# Work required
Copy the records exactly, every one of them.

# The data
File: src/include/cam_params.svh
`ifndef CAM_PARAMS_SVH
`define CAM_PARAMS_SVH

// frame geometry
`define CAM_ROWS 34
`define CAM_COLS 26
`define CAM_FRAME_BYTES 884

// one pass is 34 row slots plus 10 idle gaps
`define CAM_SLOTS 44

`define CAM_SYNC 8'h5A

// reset values of the config registers
`define CAM_DIV_DEFAULT 16'd16
`define CAM_PASS_DEFAULT 2'd3

// smallest divisor that still leaves a usable mid-bit point
`define CAM_DIV_MIN 16'd4

`endif

File: src/hw/cam_pkg.sv
`include "cam_params.svh"

package cam_pkg;

  // byte 0 of the row sits in bits [7:0]
  typedef logic [`CAM_COLS*8-1:0] row_word_t;

  typedef struct packed {
    logic [15:0] baud_div;  // clocks per bit
    logic [1:0]  passes;    // 1 to 3
  } cam_cfg_t;

  typedef struct packed {
    logic        addr;  // 0 divisor, 1 passes
    logic [15:0] data;
  } cfg_wr_t;

  typedef struct packed {
    logic        busy;       // frame streaming
    logic        row_valid;
    logic [1:0]  pass;
    logic [5:0]  row;
    row_word_t   data;
  } cam_row_t;

endpackage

# Written solution
File: src/include/cam_params.svh
`ifndef CAM_PARAMS_SVH
`define CAM_PARAMS_SVH

// frame geometry
`define CAM_ROWS 34
`define CAM_COLS 26
`define CAM_FRAME_BYTES 884

// one pass is 34 row slots plus 10 idle gaps
`define CAM_SLOTS 44

`define CAM_SYNC 8'h5A

// reset values of the config registers
`define CAM_DIV_DEFAULT 16'd16
`define CAM_PASS_DEFAULT 2'd3

// smallest divisor that still leaves a usable mid-bit point
`define CAM_DIV_MIN 16'd4

`endif

File: src/hw/cam_pkg.sv
`include "cam_params.svh"

package cam_pkg;

  // byte 0 of the row sits in bits [7:0]
  typedef logic [`CAM_COLS*8-1:0] row_word_t;

  typedef struct packed {
    logic [15:0] baud_div;  // clocks per bit
    logic [1:0]  passes;    // 1 to 3
  } cam_cfg_t;

  typedef struct packed {
    logic        addr;  // 0 divisor, 1 passes
    logic [15:0] data;
  } cfg_wr_t;

  typedef struct packed {
    logic        busy;       // frame streaming
    logic        row_valid;
    logic [1:0]  pass;
    logic [5:0]  row;
    row_word_t   data;
  } cam_row_t;

endpackage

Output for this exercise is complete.